Doing a “learning exercise” will be a little complicated for me in that I’m planning to spend all the interest and also draw it down once a year as I need more cash for spending. I can’t do that easily with a CD. I can set up a year-by-year CD ladder, but it looks too rigid to me. I haven’t got into a routine yet. My expenses may vary greatly from year to year. The CD ladder also doesn’t have inflation protection.
FinancialDave says
Harry,
I humbly suggest if your plan is to draw it down every year, you do not want to be in a bond fund with a duration of 2.5 years. The duration should match your usage need otherwise you can get burned. If your plan is to use VTAPX, I suggest you do a little research and compare it’s recent payouts (normally once or twice a year at less than 1%) and then it’s price action which has been somewhat lower over the last year. A good measure of this is the 12 month total return on this fund which is .74% as of today.
I suggest a much safer play (with probably more yield), if you have a Vanguard account, is to put the money in VMMXX Money Market. No problem spending the more than 2% yield and your principal is pretty much guaranteed – certainly more than the bond fund.
Harry Sit says
Thank you. I will think about it in the next couple of months. The money will be drawn down over 5-10 years. I’m not too concerned about small fluctuations. Over time it should do better than money market. Rebalancing will also make me buy more bonds in tax advantaged accounts as I draw these down in taxable account.
Gordon says
During the time (the last 30 years) that most of us learned everything we think we know about bond funds, the yield on the 30-year Treasury bond declined at a relatively steady 0.25% per year (9/1988-9/2016). This is like a tail wind on the principal side. Has anyone seen a convincing numerical proof of the hypothesis that bond funds won’t lose money (over a reasonable term–5 years say) if 30-year Treasury yields rise at 0.25% per year for the next 10 or 20 years? Of course, it depends upon whether the bond fund in question is short duration or long duration, but assume 6 point something years, like VBTLX, VCOBX, and VBILX. People are still recommending these funds as core “income” positions . Do they truly know what they are talking about, or do they only believe based on what they’ve learned over the course of their lifetimes, when there was always a consistent tailwind? Are we in danger of running out of fuel (i.e., principal) if we encounter a steady headwind?
jim says
I bought that same northwest cd. I’m just gonna roll it into a 3.54% 4 year cd at a local bank.
TJ says
I’ve been thinking about Vanguard Ultra Short Term Bond Fund. Yield is 2.5%, the NAV has been pretty stable. My savings account currently is at 1.8%.

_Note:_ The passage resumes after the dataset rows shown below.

File: src/rtl/sar_search_ctrl.sv
// sar_search_ctrl: MSB-first successive-approximation search driving an external magnitude comparator
module sar_search_ctrl #(
  parameter int WIDTH = 4
) (
  input  logic             clk,
  input  logic             rst_n,
  input  logic             start,
  input  logic             cmp_g,
  input  logic             cmp_e,
  input  logic             cmp_s,
  output logic [WIDTH-1:0] trial,
  output logic             busy,
  output logic             done,
  output logic [WIDTH-1:0] result,
  output logic             found,
  output logic             error
);
  localparam int KW = (WIDTH > 2) ? $clog2(WIDTH) : 1;
  typedef enum logic {IDLE, TEST} state_t;
  state_t state;
  logic [KW-1:0] k;
  logic [WIDTH-1:0] kbit, decided;
  logic legal;
  // current bit mask, trial with bit k resolved by the comparator, and one-hot flag check
  always_comb begin
    kbit = {{(WIDTH-1){1'b0}}, 1'b1} << k;
    decided = cmp_g ? trial : (trial & ~kbit);
    legal = ({cmp_g, cmp_e, cmp_s} == 3'b100) || ({cmp_g, cmp_e, cmp_s} == 3'b010) || ({cmp_g, cmp_e, cmp_s} == 3'b001);
  end
  // search state machine; all outputs registered, done defaults low so it pulses
  always_ff @(posedge clk) begin
    if (!rst_n) begin
      state  <= IDLE;
      trial  <= '0;
      result <= '0;
      k      <= '0;
      busy   <= 1'b0;
      done   <= 1'b0;
      found  <= 1'b0;
      error  <= 1'b0;
    end else begin
      done <= 1'b0;
      if (state == IDLE) begin
        if (start) begin
          trial  <= {1'b1, {(WIDTH-1){1'b0}}};
          k      <= KW'(WIDTH-1);
          busy   <= 1'b1;
          found  <= 1'b0;
          error  <= 1'b0;
          result <= '0;
          state  <= TEST;
        end
      end else if (!legal) begin
        error  <= 1'b1;
        result <= '0;
        done   <= 1'b1;
        busy   <= 1'b0;
        state  <= IDLE;
      end else if (cmp_e) begin
        result <= trial;
        found  <= 1'b1;
        done   <= 1'b1;
        busy   <= 1'b0;
        state  <= IDLE;
      end else if (k == '0) begin
        result <= decided;
        found  <= 1'b0;
        done   <= 1'b1;
        busy   <= 1'b0;
        state  <= IDLE;
      end else begin
        trial <= decided | (kbit >> 1);
        k     <= k - KW'(1);
      end
    end
  end
endmodule
File: config.mk
export PLATFORM = sky130hd
export DESIGN_NAME = sar_search_ctrl
export DESIGN_NICKNAME = d
export VERILOG_FILES = /design/src/rtl/sar_search_ctrl.sv
export SDC_FILE = /design/constraint.sdc
export NUM_CORES = 1
export LEC_CHECK = 0
export BUFFER_PORTS_ARGS = -buffer_cell sky130_fd_sc_hd__buf_2
export CORE_MARGIN = 1.5
export CORE_UTILIZATION = 30
export DETAILED_ROUTE_END_ITERATION = 7
export HOLD_SLACK_MARGIN = 0.15
export MAX_ROUTING_LAYER = met4
export PLACE_DENSITY = 0.46
export SETUP_SLACK_MARGIN = 0.15
export SLEW_MARGIN = 20
export SYNTH_ARGS = -nofsm -noshare
export SYNTH_HDL_FRONTEND = slang
export SYNTH_SLANG_ARGS = --single-unit
export TNS_END_PERCENT = 30
File: constraint.sdc
create_clock -name clk -period 2.4 [get_ports clk]
set_input_delay 0.36 -clock clk [delete_from_list [all_inputs] [get_ports clk]]
set_output_delay 0.36 -clock clk [all_outputs]
set_load 0.02 [all_outputs]
==> results of run 1 <==
## layout by cell type, fill, tap and decap left out, types with 2 or more instances in the layout
master	instances
dfxtp_1	15
xnor2_1	3
and2_1	4
a31oi_1	4
nand4_1	2
nand2b_1	7
a32o_1	3
nand3_1	3
o311ai_0	2
o22ai_1	2
ha_1	4
nor2_1	3
inv_1	4
clkbuf_4	3
buf_2	17
nand2_1	4
a21oi_1	2
## cell usage after synthesis (all sizes together), types with 2 or more instances
cell type and count:
xnor2 3, nand2b 7, a31oi 4, clkbuf 2, a32o 3, o22ai 2
inv 4, nor2 3, nand3 3, nand2 4, buf 4, dfxtp 15
a21oi 2, ha 4, nand4 2, o311ai 2, and2 4
## worst reg2reg max path, delay by kind of cell, from the launching register on
family | cells | cell delay (ns)
DFF | 1 | 0.41
buffers and inverters | 1 | 0.08
adders and majority gates | 1 | 0.31
AOI/OAI and AO/OA | 1 | 0.23
and+or+nand+nor | 2 | 0.69
## routing by layer
layer,global-route usage,up-vias,share of wire
li1,-,363,-
met1,0.1683,366,0.49
met2,0.2000,16,0.45
met3,0.05349,4,0.044
met4,0.04082,0,0.011
met5,-,-,0
## area by class of cell
type                       instances  area, um2
clock buffer                       3      22.52
fill                             284       1747
multi-input combinational         64      496.7
sequential                        15      300.3
tap                               31      38.79
timing repair buffer              17      85.08
inverter                           4      15.01
clock inverter                     1      5.005
## sequential cells by signal, indices dropped and copies added (netlist names)
name	count
result	4
trial	4
k	2
busy	1
done	1
error	1
found	1
state	1
## path summary, 6_finish.rpt
kind | startpoint | to | slack, ns | cells past startpoint
setup / recovery | k[0]$_SDFFE_PN0P_ | trial[3]$_SDFFE_PN0P_ | 0.58 | 5
hold / removal | rst_n | trial[3]$_SDFFE_PN0P_ | 0.38 | 2
setup reg to reg | k[0]$_SDFFE_PN0P_ | trial[3]$_SDFFE_PN0P_ | 0.58 | 5
hold reg to reg | error$_SDFFE_PN0P_ | error$_SDFFE_PN0P_ | 0.45 | 2
## power by group
| part | total [W] | leakage (nW) | internal, W | switching (W) |
|---|---|---|---|---|
| logic | 0.0000946 | 0.253 | 0.0000343 | 0.0000603 |
| registers | 0.000267 | 0.123 | 0.000258 | 0.00000886 |
| clock network | 0.000152 | 0.0177 | 0.0000620 | 0.0000903 |
| total | 0.000514 | 0.394 | 0.000354 | 0.000159 |
## kinds of logic after synthesis
kind of cell               after synthesis
xor gates and xnor gates                 4
buffers and inverters                   10
and+or+nand+nor                         30
DFF                                     15
adders and majority gates                4
AOI/OAI and AO/OA                       26
## per-stage QoR
stage | area (um2) | instances
3_5_place_dp | 935.9 | 131
4_1_cts | 963.4 | 135
6_report | 963.4 | 135
2_1_floorplan | 842.1 | 89
3_3_place_gp | 935.9 | 131
5_1_grt | 963.4 | 135
==> impl_metrics.json, run 1 <==
{
  "synthSimpleGateAreaFrac": 0.2125,
  "arrival_ns": 2.01,
  "hold_ws_ns": 0.3805,
  "numCtsBuffers": 3,
  "synth_nets": 99,
  "drive_gt1_frac": 0.2692,
  "totalWireLength_mm": 1.957,
  "path_cells": "inv_1 > ha_1 > nor3b_2 > nand3_1 > o211a_1",
  "grt_pass1_wl_mm": 3.215,
  "synth_area_leaders": "dfxtp_1 36%, ha_1 5.9%, nand2b_1 5.2%",
  "grt_pass1_vias": 686,
  "post_cts_buffers": 0,
  "routabilityCongestion": 0.7915,
  "antenna_cells": 0,
  "preCtsSetupSlack_ns": 0.6019,
  "p_total_w": 0.0005138,
  "initial_core_util": 0.3107,
  "crit_buf_inv": 1,
  "drt-initial-drc-count": 27,
  "vias_per_cell": 5.548,
  "drc": 0,
  "clockBufferDepth": 2,
  "dp_hpwl_mm": 1.379,
  "core_um2": 2710,
  "finalCritPeriodShare": 0.7566,
  "final_core_util": 0.3555,
  "crit_type": "register to register",
  "die_w_um": 55.98,
  "max-vdd-ir-drop_mv": 0.2736,
  "start_kind": "register",
  "status": "complete, no violations",
  "ys_seq_elements": 15,
  "worst_setup_path_end_kind": "register",
  "core.rowCount": 19,
  "synthFlopType": "dfxtp_1",
  "cts_sinks": 15,
  "p_leak_nw": 0.3936,
  "synth_top_area_frac": 0.3566,
  "seq_area_frac_synth": 0.3566,
  "clock.fmax_mhz": 550.7,
  "skew_ns": 0.003966,
  "crit_family": "simple AND/OR/NAND/NOR gates",
  "powerDensity_nw_per_um2": 533.3,
  "critical_path.max_stage_delay_ns": 0.52,
  "synth_mux_area_frac": 0,
  "nNetsFinal": 115,
  "fin_ws_ns": 0.5843,
  "antenna_found_initial": 0,
  "clk_pin_slew_ns": 0.10,
  "clock-root-buffer": "clkbuf_4",
  "yosysTopAreaCell": "dfxtp_1",
  "wl_per_cell_um": 14.50,
  "final.setup.tns_ns": 0,
  "setup_viol": 0,
  "place.port_buffers": 17,
  "hold_buffers": 0,
  "synth.distinct_cells": 39,
  "area_growth_pct": 14.41,
  "synth.avg_cell_area_um2": 9.461,
  "worstPathMaxFanout": 9,
  "maxSlewViolCount": 0,
  "dr.pass1.iters": 4,
  "rsz0062_at_grt": "no",
  "hold_viol_final": 0,
  "ant_nets": 0,
  "grt_max_degree": 15,
  "synth_edf_count": 0,
  "synth.cell_area_um2": 842.1,
  "synth_fa_ha_area_frac": 0.05944,
  "hp-class": "input pin to register",
  "synth_top_family_by_area": "compound AO/OA/AOI/OAI gates",
  "synth_warnings": 0,
  "slowest_stage": "nor3b_2",
  "cap_violations": 0,
  "synth_xor_area_frac": 0.05052,
  "cts-htree-levels": 1,
  "overflow": 0,
  "crit_required_ns": 2.60,
  "worst_slew_pin_slew_ns": 0.5316,
  "cts_resized": 0,
  "netlist_instances": 89,
  "cts_tree": "done",
  "dieArea_um2": 3134,
  "die_h_um": 55.98,
  "grt.total_usage": 0.1346,
  "vias": 749,
  "insertion_delay_ns": 0.29,
  "finalCriticalPeriod_ns": 1.816,
  "synth_compound_area_frac": 0.2675,
  "slew_headroom": 0.6440,
  "async_flop_share": 0,
  "io_pins": 18
}
Power figures use the tool's default switching activity.
==> run 2, diff against run 1 <==
--- a/config.mk
+++ b/config.mk
@@ -11,7 +11,7 @@
 export DETAILED_ROUTE_END_ITERATION = 7
 export HOLD_SLACK_MARGIN = 0.15
 export MAX_ROUTING_LAYER = met4
-export PLACE_DENSITY = 0.46
+export PLACE_DENSITY = 0.48
 export SETUP_SLACK_MARGIN = 0.15
 export SLEW_MARGIN = 20
 export SYNTH_ARGS = -nofsm -noshare
==> constraint.sdc (replaced) <==
create_clock -name clk -period 1.6 [get_ports clk]
set_input_delay 0.24 -clock clk [delete_from_list [all_inputs] [get_ports clk]]
set_output_delay 0.24 -clock clk [all_outputs]
set_load 0.02 [all_outputs]
==> run 2 against run 1 <==
  * Design area rose by 7.7%
  * Sequential share of layout area down 1.7 points
  * Die area stayed put
  * Critical endpoint is now result[3]$_SDFFE_PN0P_
  * Flip-flop and latch count did not move
  * Setup slack worse by 0.46 ns
  * Critical path type unchanged
  * First-iteration DRC count shrank 33%
  * Global-route usage grew 1.4 points
==> impl_metrics.json, run 2 (same netlist as run 1, synthesis figures left out) <==
{
  "cap_violations": 0,
  "final_core_util": 0.3827,
  "drt-initial-drc-count": 18,
  "mostFrequentLayoutCell": "buf_2",
  "place.port_buffers": 17,
  "p_leak_nw": 0.4210,
  "clock.fmax_mhz": 676.7,
  "r2r_cells": 4,
  "antenna_found_initial": 0,
  "p_int_w": 0.0005516,
  "slowest_stage": "or4b_2",
  "combPwrFrac": 0.217,
  "place_area_um2": 962.2,
  "clk_pin_slew_ns": 0.08,
  "clock-root-buffer": "clkbuf_4",
  "powerDensity_nw_per_um2": 762.4,
  "regArea_um2": 305.3,
  "ant_nets": 0,
  "die_w_um": 55.98,
  "preCtsSetupSlack_ns": 0.08872,
  "die_h_um": 55.98,
  "overflow": 0,
  "antenna_cells": 0,
  "slew_headroom": 0.6808,
  "vias": 782,
  "maxSlewViolCount": 0,
  "fin_area_um2": 1037,
  "insertion_delay_ns": 0.29,
  "initial_core_util": 0.3107,
  "finalCritPeriodShare": 0.9236,
  "fin_ws_ns": 0.1223,
  "hp-class": "input pin to register",
  "worst_setup_path_end_kind": "register",
  "crit_required_ns": 1.83,
  "cts_tree": "done",
  "hold_viol_final": 0,
  "vias_per_cell": 5.586,
  "status": "complete, no violations",
  "arrival_ns": 1.70,
  "seq_power_share": 0.504,
  "cts-htree-levels": 1,
  "layout_common_cells": "17 x buf_2, 13 x dfxtp_1, 7 x nand2b_1",
  "area_growth_pct": 23.18,
  "fillerInstances": 294,
  "routabilityCongestion": 0.8274,
  "skew_ns": 0.01019,
  "rrSetupSlack_ns": 0.12,
  "setup_viol": 0,
  "critical_path.max_stage_delay_ns": 0.60,
  "core_um2": 2710,
  "grt.total_usage": 0.1486,
  "dp_hpwl_mm": 1.480,
  "cts_sinks": 15,
  "switching_power_w": 0.0002393,
  "numCtsBuffers": 3,
  "grt_max_degree": 15,
  "dieArea_um2": 3134,
  "whs_path_depth": 2,
  "switching_share": 0.3026,
  "hold_ws_ns": 0.2852,
  "max-vdd-ir-drop_mv": 0.5486,
  "nNetsFinal": 120,
  "clockBufferDepth": 2,
  "hold_buffers": 0,
  "final.setup.tns_ns": 0,
  "wl_per_cell_um": 15.21,
  "io_pins": 18,
  "start_kind": "register",
  "worst_slew_pin_slew_ns": 0.4754,
  "grt_pass1_wl_mm": 3.532,
  "rsz0062_at_grt": "yes",
  "finalCriticalPeriod_ns": 1.478,
  "worstPathMaxFanout": 3,
  "top_regs": "result (4), trial (4), k (2)",
  "pwr-share-clk": 0.280,
  "drive_gt1_frac": 0.3670,
  "path_cells": "ha_2 > or4b_2 > o21ai_1 > a32o_1",
  "crit_type": "register to register",
  "core.rowCount": 19,
  "grt_pass1_vias": 724,
  "totalWireLength_mm": 2.129,
  "dr.pass1.iters": 4,
  "multi_input_area_um2": 529.3,
  "drc": 0
}
==> run 2: layout make-up <==
cell class | count | share of cell area
clock buffer | 4 | 0.02533
multi-input combinational | 64 | 0.5103
timing repair buffer | 22 | 0.1182
tap | 31 | 0.03739
inverter | 4 | 0.01448
sequential | 15 | 0.2943
==> run 2: what timing repair did <==
item | 4_1_cts | 5_1_grt
resized for setup | 5 | 1
endpoints found under the setup margin | 4 | 8
hold endpoints to repair | 0 | 0
buffers inserted | 2 | 1
pin swaps | 2 | 1
==> run 2: final timing paths <==
path | from | endpoint
max | k[0]$_SDFFE_PN0P_ | result[3]$_SDFFE_PN0P_
max reg2reg | k[0]$_SDFFE_PN0P_ | result[3]$_SDFFE_PN0P_
min | rst_n | trial[3]$_SDFFE_PN0P_
min reg2reg | error$_SDFFE_PN0P_ | error$_SDFFE_PN0P_
==> run 2: stage by stage <==
stage               total power, W  std cells
floorplan                0.0005236         89
global placement         0.0005610        133
detailed placement       0.0005619        133
CTS                      0.0007995        139
global route             0.0008383        140
finish                   0.0007908        140
==> run 2: power by group through the flow <==
stage	clock network, W	registers (W)	logic (W)
6_report	0.000221	0.000398	0.000171
5_1_grt	0.000253	0.000401	0.000185
4_1_cts	0.000233	0.000399	0.000167
3_5_place_dp	0	0.000409	0.000153
3_3_place_gp	0	0.000408	0.000153
2_1_floorplan	0	0.000415	0.000109
==> run 2: layer usage <==
metal  part of all wire  global-route usage  vias up
li1                   -                   -      374
met1               0.50              0.1921      386
met2               0.46              0.2269       20
met3              0.032             0.04884        2
met4             0.0066             0.03401        0
met5                  0                   -        -
==> run 2: worst max-delay path, delay by kind of cell (launching register included) <==
family | cells | cell delay, ns
AO/OA/AOI/OAI | 2 | 0.27
adder cells (fa/ha/maj) | 1 | 0.19
flip-flops | 1 | 0.36
AND/OR/NAND/NOR | 1 | 0.60
==> run 3, diff against run 2 <==
--- a/config.mk
+++ b/config.mk
@@ -8,6 +8,7 @@
 export BUFFER_PORTS_ARGS = -buffer_cell sky130_fd_sc_hd__buf_2
 export CORE_MARGIN = 1.5
 export CORE_UTILIZATION = 30
+export CTS_BUF_LIST = sky130_fd_sc_hd__clkbuf_2 sky130_fd_sc_hd__clkbuf_4 sky130_fd_sc_hd__clkbuf_8
 export DETAILED_ROUTE_END_ITERATION = 7
 export HOLD_SLACK_MARGIN = 0.15
 export MAX_ROUTING_LAYER = met4
==> run 3 against run 2 <==
  * Worst hold slack got worse by 0.0011 ns
  * Clock power up 8%
  * Via count is 1.9% lower
  * Wire length shrank 0.75%
==> impl_metrics.json, run 3 (same netlist as run 1, synthesis figures left out) <==
{
  "path_cells": "ha_2 > or4b_2 > o21ai_1 > a32o_1",
  "overflow": 0,
  "powerDensity_nw_per_um2": 775.9,
  "arrival_ns": 1.71,
  "drt-initial-drc-count": 21,
  "drive_gt1_frac": 0.3761,
  "dr.pass1.iters": 4,
  "fillerInstances": 294,
  "clock-root-buffer": "clkbuf_4",
  "crit_required_ns": 1.83,
  "worstPathMaxFanout": 3,
  "p_total_w": 0.0008077,
  "grt.total_usage": 0.1486,
  "ant_nets": 0,
  "r2r_cells": 4,
  "numCtsBuffers": 3,
  "critical_path.max_stage_delay_ns": 0.60,
  "vias_per_cell": 5.479,
  "cp-endpoint": "result[3]$_SDFFE_PN0P_",
  "place.port_buffers": 17,
  "clk_pin_slew_ns": 0.08,
  "worst_slew_pin_slew_ns": 0.4718,
  "hold_viol_final": 0,
  "mostFrequentLayoutCell": "buf_2",
  "wl_per_cell_um": 15.09,
  "cts_sinks": 15,
  "grt_max_degree": 15,
  "initial_core_util": 0.3107,
  "die_w_um": 55.98,
  "worst_setup_path_end_kind": "register",
  "insertion_delay_ns": 0.29,
  "cap_violations": 0,
  "layout_common_cells": "17 x buf_2, 13 x dfxtp_1, 7 x nand2b_1",
  "finalCritPeriodShare": 0.9250,
  "crit_family": "simple AND/OR/NAND/NOR gates",
  "cp.depth": 4,
  "cts-htree-levels": 1,
  "p_leak_nw": 0.4244,
  "grt_pass1_vias": 720,
  "finalCriticalPeriod_ns": 1.480,
  "core_um2": 2710,
  "crit_buf_inv": 0,
  "nNetsFinal": 120,
  "dieArea_um2": 3134,
  "die_h_um": 55.98,
  "routabilityCongestion": 0.8274,
  "fin_cells": 140,
  "top_regs": "result (4), trial (4), k (2)",
  "slowest_stage": "or4b_2",
  "grt_pass1_wl_mm": 3.532,
  "skew_ns": 0.009406,
  "clock.fmax_mhz": 675.6,
  "start_kind": "register",
  "setup.worst_path.start": "k[0]$_SDFFE_PN0P_",
  "setup_viol": 0,
  "core.rowCount": 19,
  "preCtsSetupSlack_ns": 0.08872,
  "status": "complete, no violations",
  "rrSetupSlack_ns": 0.12,
  "antenna_found_initial": 0,
  "hold_ws_ns": 0.2841,
  "hp-class": "input pin to register",
  "slew_headroom": 0.6832,
  "dp_hpwl_mm": 1.480,
  "drc": 0,
  "cts_tree": "done",
  "vias": 767,
  "rsz0062_at_grt": "yes",
  "totalWireLength_mm": 2.113,
  "final.setup.tns_ns": 0,
  "fin_ws_ns": 0.1199,
  "reg2reg_from": "k[0]$_SDFFE_PN0P_",
  "clockBufferDepth": 2,
  "crit_type": "register to register",
  "area_growth_pct": 23.63,
  "max-vdd-ir-drop_mv": 0.6036,
  "io_pins": 18,
  "maxSlewViolCount": 0,
  "r2r-end": "result[3]$_SDFFE_PN0P_",
  "antenna_cells": 0,
  "dpl.cell_count": 133
}
==> run 3: changes by cell type in the layout (fill, tap and decap cells not counted) <==
| cell | before | now |
|---|---|---|
| clkbuf_4 | 3 | 4 |
| clkbuf_1 | 1 | 0 |
==> run 3: through the flow <==
stage	area (um2)	util
2_1_floorplan	863.3	-
3_3_place_gp	962.2	0.3550
3_5_place_dp	962.2	0.3550
4_1_cts	1028	0.3795
5_1_grt	1041	0.3841
6_report	1041	0.3841
==> run 3: worst min path at each step <==
stage	start	to	slack [ns]	depth (start not counted)
2_1_floorplan	start	busy$_SDFFE_PN0P_	0.41	2
3_3_place_gp	error$_SDFFE_PN0P_	error$_SDFFE_PN0P_	0.44	2
3_5_place_dp	error$_SDFFE_PN0P_	error$_SDFFE_PN0P_	0.45	2
4_1_cts	rst_n	trial[3]$_SDFFE_PN0P_	0.27	2
5_1_grt	rst_n	trial[3]$_SDFFE_PN0P_	0.26	2
6_report	rst_n	trial[3]$_SDFFE_PN0P_	0.28	2
==> run 3: power by group <==
group | switching [W] | internal [W]
clock network | 0.000125 | 0.000114
registers | 0.0000108 | 0.000388
logic | 0.000104 | 0.0000672
==> run 3: metal layers <==
| layer | track usage | up-vias | routed length (um) |
|---|---|---|---|
| met4 | 0.03061 | 0 | 14 |
| met5 | - | - | 0 |
| li1 | - | 373 | - |
| met1 | 0.1953 | 374 | 1067 |
| met2 | 0.2252 | 18 | 966 |
| met3 | 0.04884 | 2 | 64 |
==> run 3: final cells by class <==
type | count | area, um2 | share of cell area
clock buffers | 4 | 30.03 | 0.02885
inverters | 4 | 15.01 | 0.01442
multi-input cells | 64 | 529.3 | 0.5084
flip-flops and latches | 15 | 305.3 | 0.2933
well taps | 31 | 38.79 | 0.03726
repair buffers | 22 | 122.6 | 0.1178
==> run 3: repair_timing <==
item                       CTS  global route
resized for setup            5             1
hold buffers                 0             0
setup endpoints to repair    4             8
pin swaps                    2             1
setup buffers                2             1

A couple years ago, the savings account was higher.
FinancialDave says
Each time interest rates kick up, the Bond fund NAV will tick down. Depends on if that matters to you. If you don’t plan to use the money and it’s just going to sit there then the short term bond fund is probably ok, However, the Vanguard Prime money market (VMMXX) is already earning 2.03% as of last month and every time rates “kick up” your dividend will go up and you will not have a “kick down” in your principal.